# Requirement
Write out the entries below once more, exactly.

# Input records
********

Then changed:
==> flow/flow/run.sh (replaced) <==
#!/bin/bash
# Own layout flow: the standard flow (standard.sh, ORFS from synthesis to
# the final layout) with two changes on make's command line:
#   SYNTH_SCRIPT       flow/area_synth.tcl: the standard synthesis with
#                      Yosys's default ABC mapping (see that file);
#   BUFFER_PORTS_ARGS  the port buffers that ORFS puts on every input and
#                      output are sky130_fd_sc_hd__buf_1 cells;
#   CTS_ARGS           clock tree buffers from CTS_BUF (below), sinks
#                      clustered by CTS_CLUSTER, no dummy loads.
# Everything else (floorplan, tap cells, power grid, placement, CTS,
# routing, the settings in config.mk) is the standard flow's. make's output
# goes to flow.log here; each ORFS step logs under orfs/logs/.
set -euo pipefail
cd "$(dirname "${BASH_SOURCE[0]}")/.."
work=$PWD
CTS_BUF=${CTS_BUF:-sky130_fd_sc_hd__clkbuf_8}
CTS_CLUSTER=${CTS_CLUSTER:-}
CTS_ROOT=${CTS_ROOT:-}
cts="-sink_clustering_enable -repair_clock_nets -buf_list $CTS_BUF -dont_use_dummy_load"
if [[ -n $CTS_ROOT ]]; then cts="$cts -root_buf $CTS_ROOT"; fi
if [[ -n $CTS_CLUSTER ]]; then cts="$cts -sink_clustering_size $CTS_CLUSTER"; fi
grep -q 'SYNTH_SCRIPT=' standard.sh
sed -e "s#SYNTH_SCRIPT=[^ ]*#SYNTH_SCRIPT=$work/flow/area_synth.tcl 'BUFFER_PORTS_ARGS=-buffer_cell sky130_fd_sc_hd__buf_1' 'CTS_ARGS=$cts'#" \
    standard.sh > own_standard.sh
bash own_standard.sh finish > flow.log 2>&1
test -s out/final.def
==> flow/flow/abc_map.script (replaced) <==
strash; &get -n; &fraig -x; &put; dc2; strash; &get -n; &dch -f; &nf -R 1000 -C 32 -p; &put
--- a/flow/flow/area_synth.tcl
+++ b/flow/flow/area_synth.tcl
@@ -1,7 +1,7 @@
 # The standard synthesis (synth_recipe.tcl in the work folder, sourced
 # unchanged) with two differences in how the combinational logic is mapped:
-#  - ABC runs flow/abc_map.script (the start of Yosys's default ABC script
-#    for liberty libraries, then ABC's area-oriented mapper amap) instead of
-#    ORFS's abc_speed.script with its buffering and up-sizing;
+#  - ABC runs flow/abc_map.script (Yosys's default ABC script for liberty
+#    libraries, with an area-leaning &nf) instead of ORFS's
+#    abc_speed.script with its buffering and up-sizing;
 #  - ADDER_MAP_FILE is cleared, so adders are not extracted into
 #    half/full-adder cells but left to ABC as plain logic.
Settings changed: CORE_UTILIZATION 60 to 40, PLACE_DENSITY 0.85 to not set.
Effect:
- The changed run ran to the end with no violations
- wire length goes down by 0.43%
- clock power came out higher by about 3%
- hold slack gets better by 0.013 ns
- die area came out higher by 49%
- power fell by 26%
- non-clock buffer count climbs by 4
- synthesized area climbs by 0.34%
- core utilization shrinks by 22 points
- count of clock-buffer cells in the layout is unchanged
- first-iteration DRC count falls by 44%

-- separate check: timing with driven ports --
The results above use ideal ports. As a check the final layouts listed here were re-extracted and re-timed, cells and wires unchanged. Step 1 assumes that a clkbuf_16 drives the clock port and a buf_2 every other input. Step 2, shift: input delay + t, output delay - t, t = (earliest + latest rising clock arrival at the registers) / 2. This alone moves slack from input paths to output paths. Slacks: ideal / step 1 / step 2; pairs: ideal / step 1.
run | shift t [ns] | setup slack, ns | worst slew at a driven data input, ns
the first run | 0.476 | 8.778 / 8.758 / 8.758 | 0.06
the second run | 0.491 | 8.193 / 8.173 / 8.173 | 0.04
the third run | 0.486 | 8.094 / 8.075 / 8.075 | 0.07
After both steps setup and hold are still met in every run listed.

********

# Solution to the problem
Then changed:
==> flow/flow/run.sh (replaced) <==
#!/bin/bash
# Own layout flow: the standard flow (standard.sh, ORFS from synthesis to
# the final layout) with two changes on make's command line:
#   SYNTH_SCRIPT       flow/area_synth.tcl: the standard synthesis with
#                      Yosys's default ABC mapping (see that file);
#   BUFFER_PORTS_ARGS  the port buffers that ORFS puts on every input and
#                      output are sky130_fd_sc_hd__buf_1 cells;
#   CTS_ARGS           clock tree buffers from CTS_BUF (below), sinks
#                      clustered by CTS_CLUSTER, no dummy loads.
# Everything else (floorplan, tap cells, power grid, placement, CTS,
# routing, the settings in config.mk) is the standard flow's. make's output
# goes to flow.log here; each ORFS step logs under orfs/logs/.
set -euo pipefail
cd "$(dirname "${BASH_SOURCE[0]}")/.."
work=$PWD
CTS_BUF=${CTS_BUF:-sky130_fd_sc_hd__clkbuf_8}
CTS_CLUSTER=${CTS_CLUSTER:-}
CTS_ROOT=${CTS_ROOT:-}
cts="-sink_clustering_enable -repair_clock_nets -buf_list $CTS_BUF -dont_use_dummy_load"
if [[ -n $CTS_ROOT ]]; then cts="$cts -root_buf $CTS_ROOT"; fi
if [[ -n $CTS_CLUSTER ]]; then cts="$cts -sink_clustering_size $CTS_CLUSTER"; fi
grep -q 'SYNTH_SCRIPT=' standard.sh
sed -e "s#SYNTH_SCRIPT=[^ ]*#SYNTH_SCRIPT=$work/flow/area_synth.tcl 'BUFFER_PORTS_ARGS=-buffer_cell sky130_fd_sc_hd__buf_1' 'CTS_ARGS=$cts'#" \
    standard.sh > own_standard.sh
bash own_standard.sh finish > flow.log 2>&1
test -s out/final.def
==> flow/flow/abc_map.script (replaced) <==
strash; &get -n; &fraig -x; &put; dc2; strash; &get -n; &dch -f; &nf -R 1000 -C 32 -p; &put
--- a/flow/flow/area_synth.tcl
+++ b/flow/flow/area_synth.tcl
@@ -1,7 +1,7 @@
 # The standard synthesis (synth_recipe.tcl in the work folder, sourced
 # unchanged) with two differences in how the combinational logic is mapped:
-#  - ABC runs flow/abc_map.script (the start of Yosys's default ABC script
-#    for liberty libraries, then ABC's area-oriented mapper amap) instead of
-#    ORFS's abc_speed.script with its buffering and up-sizing;
+#  - ABC runs flow/abc_map.script (Yosys's default ABC script for liberty
+#    libraries, with an area-leaning &nf) instead of ORFS's
+#    abc_speed.script with its buffering and up-sizing;
 #  - ADDER_MAP_FILE is cleared, so adders are not extracted into
 #    half/full-adder cells but left to ABC as plain logic.
Settings changed: CORE_UTILIZATION 60 to 40, PLACE_DENSITY 0.85 to not set.
Effect:
- The changed run ran to the end with no violations
- wire length goes down by 0.43%
- clock power came out higher by about 3%
- hold slack gets better by 0.013 ns
- die area came out higher by 49%
- power fell by 26%
- non-clock buffer count climbs by 4
- synthesized area climbs by 0.34%
- core utilization shrinks by 22 points
- count of clock-buffer cells in the layout is unchanged
- first-iteration DRC count falls by 44%

-- separate check: timing with driven ports --
The results above use ideal ports. As a check the final layouts listed here were re-extracted and re-timed, cells and wires unchanged. Step 1 assumes that a clkbuf_16 drives the clock port and a buf_2 every other input. Step 2, shift: input delay + t, output delay - t, t = (earliest + latest rising clock arrival at the registers) / 2. This alone moves slack from input paths to output paths. Slacks: ideal / step 1 / step 2; pairs: ideal / step 1.
run | shift t [ns] | setup slack, ns | worst slew at a driven data input, ns
the first run | 0.476 | 8.778 / 8.758 / 8.758 | 0.06
the second run | 0.491 | 8.193 / 8.173 / 8.173 | 0.04
the third run | 0.486 | 8.094 / 8.075 / 8.075 | 0.07
After both steps setup and hold are still met in every run listed.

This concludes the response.